They Found Hell (2015)

They Found Hell (2015)

(In French, On Cable TV, February 2019) With a title like They Found Hell, you would be forgiven to think that it would be a metaphor for the horrors of war or genocide or something along those lines. But as a look at the film’s TV-Guide description shows, They Found Hell actually means what it says in its title. It’s about a few students who actually literally open a portal to hell, step in and have to find their way back. Of course, there’s a catch: This is low-budget SyFy filmmaking at its most prototypical, meaning that we’re going to spend a lot of time watching characters run through disaffected Bulgarian factories at night, being chased by a burly costumed six-foot-something guy. On the menu for our characters: Going to hell, spooky pursuits and predictable deaths. As a made-for-TV film, They Found Hell does what it can with its budget and very obvious commercial break fadeouts: Its vision of hell has to do with backlit forests, a colour filter, random fires, some CGI and a few hanging bodies for ambience.
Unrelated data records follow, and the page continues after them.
==> config.mk <==
export PLATFORM = sky130hd
export DESIGN_NAME = logic_serial_unit
export DESIGN_NICKNAME = d
export VERILOG_FILES = /design/src/rtl/logic_serial_unit.sv
export SDC_FILE = /design/constraint.sdc
export NUM_CORES = 1
export LEC_CHECK = 0
export ABC_AREA = 1
export CAP_MARGIN = 5
export CORE_UTILIZATION = 50
export CTS_CLUSTER_SIZE = 40
export DETAILED_ROUTE_END_ITERATION = 8
export GPL_ROUTABILITY_DRIVEN = 0
export PLACE_DENSITY = 0.82
export SLEW_MARGIN = 30
export SYNTH_ARGS = -nofsm -noshare
export SYNTH_HDL_FRONTEND = slang
export SYNTH_SLANG_ARGS = --single-unit
==> constraint.sdc <==
create_clock -name clk -period 2.8 [get_ports clk]
set_clock_uncertainty 0.15 [all_clocks]
set_input_delay 0.42 -clock clk [delete_from_list [all_inputs] [get_ports clk]]
set_output_delay 0.42 -clock clk [all_outputs]
set_load 0.005 [all_outputs]
==> src/rtl/logic_serial_unit.sv <==
// logic_serial_unit: handshaked multi-cycle bitwise logic unit, SLICE bits per cycle.
// Revision 1.0 - initial release
`default_nettype none

module logic_serial_unit #(
  parameter int XLEN  = 64,
  parameter int SLICE = 8
) (
  input  logic            clk,
  input  logic            rst_n,
  input  logic            in_valid_i,
  output logic            in_ready_o,
  input  logic [2:0]      op_i,
  input  logic [XLEN-1:0] a_i,
  input  logic [XLEN-1:0] b_i,
  output logic            out_valid_o,
  input  logic            out_ready_i,
  output logic [XLEN-1:0] result_o,
  output logic            illegal_o,
  output logic            busy_o
);

  localparam int NSLICE = XLEN / SLICE;
  localparam int CW     = (NSLICE > 2) ? $clog2(NSLICE) : 1;
  localparam logic [CW-1:0] CNT_LAST = CW'(NSLICE - 1);

  localparam logic [2:0] OP_AND  = 3'b000;
  localparam logic [2:0] OP_OR   = 3'b001;
  localparam logic [2:0] OP_XOR  = 3'b010;
  localparam logic [2:0] OP_ANDN = 3'b011;
  localparam logic [2:0] OP_ORN  = 3'b100;
  localparam logic [2:0] OP_XNOR = 3'b101;

  typedef enum logic [1:0] {
    S_IDLE = 2'd0,
    S_RUN  = 2'd1,
    S_DONE = 2'd2
  } state_e;

  state_e          state_q, state_d;
  logic [CW-1:0]   cnt_q, cnt_d;
  logic [XLEN-1:0] a_q, a_d;
  logic [XLEN-1:0] b_q, b_d;
  logic [2:0]      op_q, op_d;
  logic [XLEN-1:0] result_q, result_d;
  logic            illegal_q, illegal_d;
  logic [SLICE-1:0] w_slice;

  // Illegal opcodes fall through to zero, so an illegal op writes all-zero slices.
  function automatic logic [SLICE-1:0] slice_f(input logic [2:0] op,
                                               input logic [SLICE-1:0] a,
                                               input logic [SLICE-1:0] b);
    logic [SLICE-1:0] r;
    case (op)
      OP_AND:  r = a & b;
      OP_OR:   r = a | b;
      OP_XOR:  r = a ^ b;
      OP_ANDN: r = a & ~b;
      OP_ORN:  r = a | ~b;
      OP_XNOR: r = ~(a ^ b);
      default: r = '0;
    endcase
    return r;
  endfunction

  always_comb begin
    state_d   = state_q;
    cnt_d     = cnt_q;
    a_d       = a_q;
    b_d       = b_q;
    op_d      = op_q;
    result_d  = result_q;
    illegal_d = illegal_q;
    w_slice   = slice_f(op_q, a_q[int'(cnt_q)*SLICE +: SLICE], b_q[int'(cnt_q)*SLICE +: SLICE]);

    case (state_q)
      S_IDLE: begin
        if (in_valid_i) begin
          a_d       = a_i;
          b_d       = b_i;
          op_d      = op_i;
          illegal_d = op_i[2] & op_i[1];
          result_d  = '0;
          cnt_d     = '0;
          state_d   = S_RUN;
        end
      end
      S_RUN: begin
        result_d[int'(cnt_q)*SLICE +: SLICE] = w_slice;
        if (cnt_q == CNT_LAST) begin
          cnt_d   = '0;
          state_d = S_DONE;
        end else begin
          cnt_d = cnt_q + 1'b1;
        end
      end
      S_DONE: begin
        if (out_ready_i) begin
          state_d = S_IDLE;
        end
      end
      default: state_d = S_IDLE;
    endcase
  end

  always_ff @(posedge clk or negedge rst_n) begin
    if (!rst_n) begin
      state_q   <= S_IDLE;
      cnt_q     <= '0;
      a_q       <= '0;
      b_q       <= '0;
      op_q      <= '0;
      result_q  <= '0;
      illegal_q <= 1'b0;
    end else begin
      state_q   <= state_d;
      cnt_q     <= cnt_d;
      a_q       <= a_d;
      b_q       <= b_d;
      op_q      <= op_d;
      result_q  <= result_d;
      illegal_q <= illegal_d;
    end
  end

  assign in_ready_o  = (state_q == S_IDLE);
  assign out_valid_o = (state_q == S_DONE);
  assign busy_o      = (state_q != S_IDLE);
  assign result_o    = result_q;
  assign illegal_o   = illegal_q;

endmodule

`default_nettype wire

==> metrics.txt, run 1 <==
Leakage Power 0.006482 uW; syn_nets approximately 1.5k; H-tree level count 1; Arrival @ worst endpoint between 2 and 3 ns; data required time at the worst endpoint just over 3 ns; Max rail drop VDD approximately 640 uV; minimum hold slack about 0.33 ns; final setup vio count 0; filler cell count between 1.5k and 2k; Layout area overhead 27.74%; clk_lat worst skew 0.50 ns; PortBufs 202; first-pass iteration count of the detailed router 9; CTS Root Buffer Type clkbuf_16; Core ar. 20230 um2; Rel. slew slack 38.16%; crit path launch cnt_q[0]$_DFFE_PN0P_; PwrDens between 1000 and 1500 nW/um2; Synth Register Bits around 200; Iter 0 DRT Violations around 1.0k; Num CTS Buffers 20; area of the multi-input gates 4353 um2; Peak Freq around 380 MHz; vias in the first global route 9644; Syn Area/Cell 7.629 um2; RR Endpoint result_o[61]$_DFFE_PN0P_; worst slack, placed approximately 0.27 ns; RR Startpoint cnt_q[0]$_DFFE_PN0P_; largest net degree at the start of global routing between 70 and 80; register cell area after layout just over 5000 um2; status complete, no violations; wire per inst about 16 um; layout cells sized above 1 roughly 7.1%; hold_sp b_i[56]; CP startpoint kind flip-flop; die area around 21000 um2; max-slew violations 0; antenna viol nets, final 0; max_cap viols 0; Final TNS setup 0 ns; period utilization 94.64%; slew at the pin closest to its max-slew limit just over 0.9 ns; hold depth 3; Reg clk slew, reported paths 0.06 ns; Die Y-Extent roughly 150 um; antenna diode count 0; share of the synthesized area in the top cell type between 40% and 50%; r2r setup slk ~0.15 ns; sequential area share after synthesis 48.66%; via count between 9k and 10k; Final Hold Vio Count 0; Starting Density between 50% and 60%; Worst Hold End b_q[56]$_DFFE_PN0P_; Hold Path Class in -> reg; synth warn 0; Die Wd between 100 and 150 um; I/O pins about 200; Final min period between 2 and 3 ns; crit path capture type flip-flop; Critical Setup Path Class reg -> reg; DP Wirelength ~21 mm; Post-route DRC 0; global-route usage over all layers 28.49%; final worst slack 0.1500 ns; routed vias/inst 5.389; setup bufs post-CTS 0; critical path peak fanout 50; cell area after synthesis roughly 10000 um2; first-pass GRT wire length 48.56 mm; Total Routed Length approximately 30 mm; GRT overflow 0; CTS tree built; antenna violations before repair 0; site row count 52; RSZ-0062 raised after global routing no; Synth area leader dfrtp_1; Distinct cells, synth 29; Final Core Density 65.26%; nets approximately 1.7k; worst reg2reg path depth 10; synth top area cells dfrtp_1 49%, nand2_1 20%, o21ai_0 6.5%, nand3_1 6.4%, inv_1 5.2%; CTS Sinks between 200 and 250; clk buf depth 3; Mapped Cells about 1.4k
==> worst max-delay path by stage <==
stage | end | slack (ns) | cells after the start
2_1_floorplan | result_o[56]$_DFFE_PN0P_ | 0.25 | 12
3_3_place_gp | result_o[61]$_DFFE_PN0P_ | 0.38 | 10
3_5_place_dp | result_o[61]$_DFFE_PN0P_ | 0.27 | 10
4_1_cts | result_o[22]$_DFFE_PN0P_ | 0.25 | 11
5_1_grt | result_o[22]$_DFFE_PN0P_ | 0.01 | 10
6_report | result_o[61]$_DFFE_PN0P_ | 0.15 | 10
==> critical path: stages, from the launching register on <==
cell	delay, ns
dfrtp_4	0.45
buf_4	0.48
nand2_1	0.13
nand3_1	0.18
nand3_1	0.10
nand2_1	0.16
nand2_1	0.09
nand3_1	0.10
nand4_2	0.40
nand4_1	0.20
nand2_1	0.07
==> cell type report <==
cell class | count | area share (%)
clock buffers | 33 | 4.851
clock inverters | 3 | 0.1137
inverters | 149 | 4.330
multi-input cells | 936 | 32.96
flip-flops and latches | 201 | 38.12
well taps | 270 | 2.558
repair buffers | 222 | 17.06
==> sequential cells by signal, summed over array words and instances, names as in the netlist <==
register   count
state_q        2
result_o      64
b_q           64
a_q           64
op_q           3
cnt_q          3
illegal_o      1
==> cell usage in the layout, fill, tap and decap left out <==
master and n:
a21oi_2 1, a21oi_4 1, buf_12 6, buf_4 13, clkbuf_1 5, clkbuf_16 21, clkbuf_8 8, clkdlybuf4s50_1 201
clkinv_2 3, dfrtp_1 200, dfrtp_4 1, dlygate4sd3_1 1, ha_1 4, inv_1 142, inv_2 5, inv_6 1
inv_8 1, nand2_1 543, nand2_2 9, nand3_1 132, nand3_2 17, nand4_1 48, nand4_2 6, nand4_4 2
nor2_1 13, nor2_2 5, nor2_4 4, nor3_2 3, nor3_4 2, nor3b_4 1, o21ai_0 134, o21ai_1 9
o22ai_1 2
==> repair_timing <==
item	in CTS	in global routing
gates resized for setup	0	0
hold buffers	1	0
hold endpoints to repair	70	0
==> Yosys cell counts (all sizes together) <==
cell type  instances
nand4             56
nand2            552
o22ai              2
buf               42
ha                 4
dfrtp            201
clkinv             1
clkbuf            27
nor2              22
o21ai            143
nor3               5
a21oi              2
inv              148
nand3            149
nor3b              1
==> per-stage QoR <==
step	instance area (um2)	cells	power [uW]
2_1_floorplan	10340	1355	10570
3_3_place_gp	12540	1777	13230
3_5_place_dp	12540	1777	13520
4_1_cts	13210	1814	16270
5_1_grt	13210	1814	17540
6_report	13210	1814	16350
==> report_power, final <==
| part | switching [uW] | total [uW] | internal (uW) |
|---|---|---|---|
| Sequential | 560 | 4790 | 4230 |
| Combinational | 5910 | 8910 | 3000 |
| Clock | 1090 | 2650 | 1560 |
| Total | 7560 | 16400 | 8790 |
==> per-layer routing <==
metal  global-route usage [%]  vias to the layer above  share of wire, %
met4                    13.32                        0               4.5
met1                    38.24                     4587                42
met5                        0                        -                 0
li1                         -                     4655                 -
met3                    4.953                       98               7.0
met2                    45.10                      435                46
==> cells by family (layout without fill, tap and decap cells) <==
family                   Yosys count  after routing  synth area share [%]
AND/OR/NAND/NOR                  785            785                 34.34
buffers and inverters            218            407                 9.235
flip-flops                       201            201                 48.66
AO/OA/AOI/OAI                    147            147                 7.286
adder cells (fa/ha/maj)            4              4                0.4842
Power figures use the tool's default switching activity.
==> run 2: changes to the inputs <==
- SLEW_MARGIN: 30 -> unset
==> results of run 2 <==
Final layout, timing and power as in run 1 (identical DEF).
The structure of the film isn’t sophisticated: Once our so-called-brilliant students are in Hell, they quickly split up and are killed one after another. It does get really boring really quickly as we look, usually in vain, for anything that would rise up to the level of the film’s gonzo title and premise. Eventually, there’s a mad-scientist riff because, at that point, why not? The individual levels/sequences of the film usually bring to mind the much better movies that They Found Hell rips off incompetently. The ending seems cheap even in a cheap movie during which we’ve hungered for anything more interesting than obviousness. Still, despite the easy potshots that one can take at anything coming from SyFy (have they ever produced a good film?) and the obvious limitations of They Found Hell, I actually found myself watching the thing until the end, which is more than I can say about other efforts. It’s certainly not good, but it’s not that terrible either.